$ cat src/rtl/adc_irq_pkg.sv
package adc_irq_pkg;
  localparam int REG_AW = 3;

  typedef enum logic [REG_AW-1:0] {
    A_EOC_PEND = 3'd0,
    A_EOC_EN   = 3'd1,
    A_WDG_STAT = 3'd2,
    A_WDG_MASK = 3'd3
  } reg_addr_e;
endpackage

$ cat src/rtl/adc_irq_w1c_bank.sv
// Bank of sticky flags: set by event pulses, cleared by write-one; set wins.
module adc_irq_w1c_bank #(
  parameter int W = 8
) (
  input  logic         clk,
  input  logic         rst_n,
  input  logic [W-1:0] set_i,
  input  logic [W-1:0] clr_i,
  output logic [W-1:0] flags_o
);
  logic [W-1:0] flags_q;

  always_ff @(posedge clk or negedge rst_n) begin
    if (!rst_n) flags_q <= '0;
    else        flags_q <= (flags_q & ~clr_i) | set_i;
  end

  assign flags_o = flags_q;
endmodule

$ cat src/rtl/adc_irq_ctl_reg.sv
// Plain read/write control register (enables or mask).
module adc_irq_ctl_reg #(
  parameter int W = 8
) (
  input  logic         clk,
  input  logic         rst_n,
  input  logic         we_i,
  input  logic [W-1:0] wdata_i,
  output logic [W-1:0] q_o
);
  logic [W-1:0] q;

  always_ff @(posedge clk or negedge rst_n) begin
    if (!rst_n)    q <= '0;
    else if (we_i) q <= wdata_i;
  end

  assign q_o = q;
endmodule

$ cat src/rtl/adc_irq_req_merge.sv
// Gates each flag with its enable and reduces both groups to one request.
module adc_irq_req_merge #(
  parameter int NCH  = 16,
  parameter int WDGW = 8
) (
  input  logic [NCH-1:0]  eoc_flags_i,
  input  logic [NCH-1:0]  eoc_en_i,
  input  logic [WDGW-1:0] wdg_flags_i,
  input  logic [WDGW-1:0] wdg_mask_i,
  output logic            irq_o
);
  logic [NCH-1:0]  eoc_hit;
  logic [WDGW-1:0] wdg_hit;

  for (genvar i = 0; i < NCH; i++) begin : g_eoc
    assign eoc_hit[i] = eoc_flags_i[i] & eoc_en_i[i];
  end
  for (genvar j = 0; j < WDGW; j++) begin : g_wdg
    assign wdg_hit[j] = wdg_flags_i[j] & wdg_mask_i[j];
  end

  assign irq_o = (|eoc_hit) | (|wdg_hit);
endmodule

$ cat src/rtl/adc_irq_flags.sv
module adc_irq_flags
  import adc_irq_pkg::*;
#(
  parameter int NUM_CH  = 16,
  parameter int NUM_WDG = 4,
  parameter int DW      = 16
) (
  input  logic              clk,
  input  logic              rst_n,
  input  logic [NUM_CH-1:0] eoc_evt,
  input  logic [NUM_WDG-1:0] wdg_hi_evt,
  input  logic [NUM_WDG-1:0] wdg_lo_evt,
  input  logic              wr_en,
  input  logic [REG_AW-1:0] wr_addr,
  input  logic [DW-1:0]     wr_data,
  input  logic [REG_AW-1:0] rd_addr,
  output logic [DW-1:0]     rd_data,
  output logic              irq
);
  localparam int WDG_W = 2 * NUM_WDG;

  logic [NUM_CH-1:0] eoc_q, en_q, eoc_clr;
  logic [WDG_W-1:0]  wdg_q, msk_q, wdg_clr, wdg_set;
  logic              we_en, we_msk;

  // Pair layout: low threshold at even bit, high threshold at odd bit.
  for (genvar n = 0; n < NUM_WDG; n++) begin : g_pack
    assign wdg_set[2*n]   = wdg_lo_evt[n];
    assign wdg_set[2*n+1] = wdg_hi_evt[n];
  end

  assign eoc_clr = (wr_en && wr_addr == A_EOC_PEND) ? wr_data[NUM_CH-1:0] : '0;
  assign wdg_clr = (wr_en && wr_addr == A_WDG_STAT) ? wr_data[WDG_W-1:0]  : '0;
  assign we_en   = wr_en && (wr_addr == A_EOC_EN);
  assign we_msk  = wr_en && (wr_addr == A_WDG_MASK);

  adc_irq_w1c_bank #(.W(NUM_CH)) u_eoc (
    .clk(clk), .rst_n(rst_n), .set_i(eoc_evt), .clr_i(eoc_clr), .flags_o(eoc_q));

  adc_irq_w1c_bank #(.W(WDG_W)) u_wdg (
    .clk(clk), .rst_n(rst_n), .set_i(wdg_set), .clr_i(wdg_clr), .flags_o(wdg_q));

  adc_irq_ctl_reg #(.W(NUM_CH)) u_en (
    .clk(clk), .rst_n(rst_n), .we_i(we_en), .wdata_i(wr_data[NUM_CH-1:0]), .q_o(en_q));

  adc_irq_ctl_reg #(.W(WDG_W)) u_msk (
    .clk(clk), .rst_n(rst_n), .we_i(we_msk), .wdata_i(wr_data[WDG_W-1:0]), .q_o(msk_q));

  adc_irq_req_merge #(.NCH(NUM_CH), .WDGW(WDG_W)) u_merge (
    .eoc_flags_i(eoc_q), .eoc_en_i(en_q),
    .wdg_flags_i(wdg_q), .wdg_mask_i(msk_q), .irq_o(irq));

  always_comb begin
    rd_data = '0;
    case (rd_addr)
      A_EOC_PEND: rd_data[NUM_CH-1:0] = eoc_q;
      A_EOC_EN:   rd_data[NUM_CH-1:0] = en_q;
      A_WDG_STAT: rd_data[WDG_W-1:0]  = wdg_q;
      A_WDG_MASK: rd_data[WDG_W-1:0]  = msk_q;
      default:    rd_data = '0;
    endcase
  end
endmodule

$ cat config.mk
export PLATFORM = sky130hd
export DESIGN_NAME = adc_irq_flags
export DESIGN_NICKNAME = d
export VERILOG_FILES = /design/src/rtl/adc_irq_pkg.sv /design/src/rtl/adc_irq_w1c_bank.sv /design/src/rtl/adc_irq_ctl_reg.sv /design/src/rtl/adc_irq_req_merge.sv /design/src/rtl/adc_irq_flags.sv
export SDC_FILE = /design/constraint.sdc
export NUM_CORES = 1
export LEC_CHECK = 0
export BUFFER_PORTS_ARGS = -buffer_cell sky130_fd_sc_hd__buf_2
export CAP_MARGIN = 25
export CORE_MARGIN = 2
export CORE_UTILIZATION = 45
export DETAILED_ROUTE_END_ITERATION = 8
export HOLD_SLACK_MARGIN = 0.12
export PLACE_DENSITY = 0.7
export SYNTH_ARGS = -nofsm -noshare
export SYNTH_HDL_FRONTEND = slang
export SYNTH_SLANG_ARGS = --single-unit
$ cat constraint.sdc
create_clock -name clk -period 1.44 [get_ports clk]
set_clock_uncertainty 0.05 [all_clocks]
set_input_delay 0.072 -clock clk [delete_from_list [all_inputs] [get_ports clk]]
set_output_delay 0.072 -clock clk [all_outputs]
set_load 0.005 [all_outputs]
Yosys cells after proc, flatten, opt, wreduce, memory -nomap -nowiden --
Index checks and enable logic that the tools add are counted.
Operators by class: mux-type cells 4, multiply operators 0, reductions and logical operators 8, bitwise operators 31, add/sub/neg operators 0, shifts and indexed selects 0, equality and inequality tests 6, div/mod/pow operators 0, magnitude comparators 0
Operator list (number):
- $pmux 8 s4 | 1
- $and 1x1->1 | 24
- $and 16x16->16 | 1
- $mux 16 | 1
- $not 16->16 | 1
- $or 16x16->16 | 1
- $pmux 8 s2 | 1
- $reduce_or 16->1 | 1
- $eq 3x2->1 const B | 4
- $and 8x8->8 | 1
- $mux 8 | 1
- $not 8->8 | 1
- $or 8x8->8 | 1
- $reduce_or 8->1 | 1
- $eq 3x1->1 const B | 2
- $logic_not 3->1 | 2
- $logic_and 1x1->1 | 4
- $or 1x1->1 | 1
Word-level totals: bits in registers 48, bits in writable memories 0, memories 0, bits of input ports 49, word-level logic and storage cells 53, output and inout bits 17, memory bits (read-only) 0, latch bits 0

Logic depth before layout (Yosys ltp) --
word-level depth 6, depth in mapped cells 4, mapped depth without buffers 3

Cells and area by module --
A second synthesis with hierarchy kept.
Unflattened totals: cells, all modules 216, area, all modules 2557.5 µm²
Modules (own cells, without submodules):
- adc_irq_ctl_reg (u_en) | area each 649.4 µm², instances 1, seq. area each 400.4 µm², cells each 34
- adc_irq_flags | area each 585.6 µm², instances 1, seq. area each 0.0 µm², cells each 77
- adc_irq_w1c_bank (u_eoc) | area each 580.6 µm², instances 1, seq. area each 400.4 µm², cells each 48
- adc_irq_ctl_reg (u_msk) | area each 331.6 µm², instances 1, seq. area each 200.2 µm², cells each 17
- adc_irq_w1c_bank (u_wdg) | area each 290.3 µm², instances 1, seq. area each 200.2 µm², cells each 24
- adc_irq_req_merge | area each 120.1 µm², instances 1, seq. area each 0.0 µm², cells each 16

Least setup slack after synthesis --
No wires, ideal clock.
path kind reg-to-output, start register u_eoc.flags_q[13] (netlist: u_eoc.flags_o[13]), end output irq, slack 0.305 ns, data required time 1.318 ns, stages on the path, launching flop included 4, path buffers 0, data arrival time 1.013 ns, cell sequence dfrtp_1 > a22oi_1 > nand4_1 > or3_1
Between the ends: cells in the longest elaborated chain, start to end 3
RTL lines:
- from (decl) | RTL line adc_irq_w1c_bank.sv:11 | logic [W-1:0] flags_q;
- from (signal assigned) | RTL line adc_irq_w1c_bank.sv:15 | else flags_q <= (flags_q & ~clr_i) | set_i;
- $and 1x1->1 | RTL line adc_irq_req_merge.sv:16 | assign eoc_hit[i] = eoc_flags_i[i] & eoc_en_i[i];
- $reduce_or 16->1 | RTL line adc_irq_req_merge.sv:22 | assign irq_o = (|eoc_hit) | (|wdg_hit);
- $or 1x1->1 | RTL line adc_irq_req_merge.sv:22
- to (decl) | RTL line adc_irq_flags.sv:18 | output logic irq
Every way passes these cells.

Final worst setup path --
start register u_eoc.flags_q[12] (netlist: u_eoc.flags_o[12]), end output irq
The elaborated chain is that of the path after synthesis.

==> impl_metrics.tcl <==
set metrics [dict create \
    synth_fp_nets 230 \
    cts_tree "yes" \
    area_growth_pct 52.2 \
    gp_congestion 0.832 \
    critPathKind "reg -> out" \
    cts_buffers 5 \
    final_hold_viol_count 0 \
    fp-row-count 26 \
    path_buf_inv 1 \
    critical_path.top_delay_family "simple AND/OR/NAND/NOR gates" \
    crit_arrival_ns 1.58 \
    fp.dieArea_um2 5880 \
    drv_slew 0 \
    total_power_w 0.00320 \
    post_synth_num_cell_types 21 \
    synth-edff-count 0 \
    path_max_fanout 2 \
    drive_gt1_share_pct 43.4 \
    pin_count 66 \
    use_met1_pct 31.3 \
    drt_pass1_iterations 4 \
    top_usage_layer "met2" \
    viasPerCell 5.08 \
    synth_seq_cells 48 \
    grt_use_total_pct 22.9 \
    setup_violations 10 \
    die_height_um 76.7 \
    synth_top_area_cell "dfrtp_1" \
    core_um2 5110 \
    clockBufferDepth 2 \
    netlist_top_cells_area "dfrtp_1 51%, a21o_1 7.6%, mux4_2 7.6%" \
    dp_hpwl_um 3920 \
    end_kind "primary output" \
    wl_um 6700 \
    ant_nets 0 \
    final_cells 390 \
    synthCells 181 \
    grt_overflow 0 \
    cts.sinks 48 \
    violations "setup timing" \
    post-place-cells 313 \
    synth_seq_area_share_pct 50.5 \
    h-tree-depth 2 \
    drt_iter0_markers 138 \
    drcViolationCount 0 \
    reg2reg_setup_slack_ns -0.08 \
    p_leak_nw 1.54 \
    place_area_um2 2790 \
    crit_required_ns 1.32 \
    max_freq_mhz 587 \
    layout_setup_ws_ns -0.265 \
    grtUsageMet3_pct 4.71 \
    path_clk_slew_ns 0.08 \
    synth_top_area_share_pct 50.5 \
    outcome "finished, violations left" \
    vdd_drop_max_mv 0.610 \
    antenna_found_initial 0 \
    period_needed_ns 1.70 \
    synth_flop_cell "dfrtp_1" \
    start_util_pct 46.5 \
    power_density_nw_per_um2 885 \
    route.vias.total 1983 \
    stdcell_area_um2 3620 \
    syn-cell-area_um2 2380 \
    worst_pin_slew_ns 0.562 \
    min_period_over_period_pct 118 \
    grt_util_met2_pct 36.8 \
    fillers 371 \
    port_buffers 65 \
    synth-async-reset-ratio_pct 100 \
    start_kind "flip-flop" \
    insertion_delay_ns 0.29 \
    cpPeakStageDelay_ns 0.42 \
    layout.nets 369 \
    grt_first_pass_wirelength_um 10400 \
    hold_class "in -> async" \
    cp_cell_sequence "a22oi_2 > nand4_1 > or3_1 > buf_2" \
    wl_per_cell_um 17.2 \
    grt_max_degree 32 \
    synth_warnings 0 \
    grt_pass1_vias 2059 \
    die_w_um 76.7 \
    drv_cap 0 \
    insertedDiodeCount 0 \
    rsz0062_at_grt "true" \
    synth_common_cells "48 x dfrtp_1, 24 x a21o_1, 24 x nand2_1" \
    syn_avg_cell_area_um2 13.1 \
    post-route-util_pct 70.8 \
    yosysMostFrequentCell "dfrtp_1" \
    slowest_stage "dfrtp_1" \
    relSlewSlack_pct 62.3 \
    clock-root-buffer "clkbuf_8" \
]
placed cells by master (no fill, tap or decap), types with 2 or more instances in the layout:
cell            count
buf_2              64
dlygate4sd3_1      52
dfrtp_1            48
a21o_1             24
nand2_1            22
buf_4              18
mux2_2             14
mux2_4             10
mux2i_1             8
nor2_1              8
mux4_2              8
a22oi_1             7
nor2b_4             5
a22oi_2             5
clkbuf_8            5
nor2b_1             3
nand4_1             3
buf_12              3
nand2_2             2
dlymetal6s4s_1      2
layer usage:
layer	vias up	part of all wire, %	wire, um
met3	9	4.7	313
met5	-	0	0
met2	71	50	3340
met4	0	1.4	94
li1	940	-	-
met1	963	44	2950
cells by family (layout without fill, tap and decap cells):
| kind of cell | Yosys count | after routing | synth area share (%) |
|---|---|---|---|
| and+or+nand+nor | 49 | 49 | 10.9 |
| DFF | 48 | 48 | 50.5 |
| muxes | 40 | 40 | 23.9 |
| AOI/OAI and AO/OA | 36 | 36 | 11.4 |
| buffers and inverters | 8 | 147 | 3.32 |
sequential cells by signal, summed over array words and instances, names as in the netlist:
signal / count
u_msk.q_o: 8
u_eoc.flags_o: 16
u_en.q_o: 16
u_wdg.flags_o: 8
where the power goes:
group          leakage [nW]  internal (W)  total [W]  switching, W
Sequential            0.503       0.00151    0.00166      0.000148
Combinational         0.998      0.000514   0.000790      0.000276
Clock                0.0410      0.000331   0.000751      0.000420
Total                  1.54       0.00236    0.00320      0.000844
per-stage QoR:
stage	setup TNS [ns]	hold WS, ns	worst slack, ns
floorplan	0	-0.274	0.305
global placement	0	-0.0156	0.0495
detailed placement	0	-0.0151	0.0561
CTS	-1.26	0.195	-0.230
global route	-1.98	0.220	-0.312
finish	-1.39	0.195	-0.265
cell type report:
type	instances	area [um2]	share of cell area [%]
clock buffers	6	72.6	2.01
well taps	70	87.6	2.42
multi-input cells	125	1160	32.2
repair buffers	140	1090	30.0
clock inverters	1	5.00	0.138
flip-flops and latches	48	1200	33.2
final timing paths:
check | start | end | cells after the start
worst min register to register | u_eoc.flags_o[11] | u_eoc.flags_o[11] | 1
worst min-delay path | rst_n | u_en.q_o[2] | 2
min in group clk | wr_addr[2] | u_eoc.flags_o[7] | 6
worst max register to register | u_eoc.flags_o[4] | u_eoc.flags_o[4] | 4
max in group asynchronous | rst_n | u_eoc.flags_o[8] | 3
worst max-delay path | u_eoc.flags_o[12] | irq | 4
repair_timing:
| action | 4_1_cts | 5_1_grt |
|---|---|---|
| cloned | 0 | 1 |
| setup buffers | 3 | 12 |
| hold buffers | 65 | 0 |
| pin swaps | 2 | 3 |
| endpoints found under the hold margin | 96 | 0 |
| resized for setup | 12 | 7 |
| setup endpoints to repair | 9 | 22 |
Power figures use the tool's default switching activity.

##############################

=== Problem to work on ===
The entries above hold a line with "set_load 0.005 [all_outputs]" and a later line with "Index checks and". Write out exactly those lines and all lines between, nothing more.

=== Output below ===
set_load 0.005 [all_outputs]
Yosys cells after proc, flatten, opt, wreduce, memory -nomap -nowiden --
Index checks and enable logic that the tools add are counted.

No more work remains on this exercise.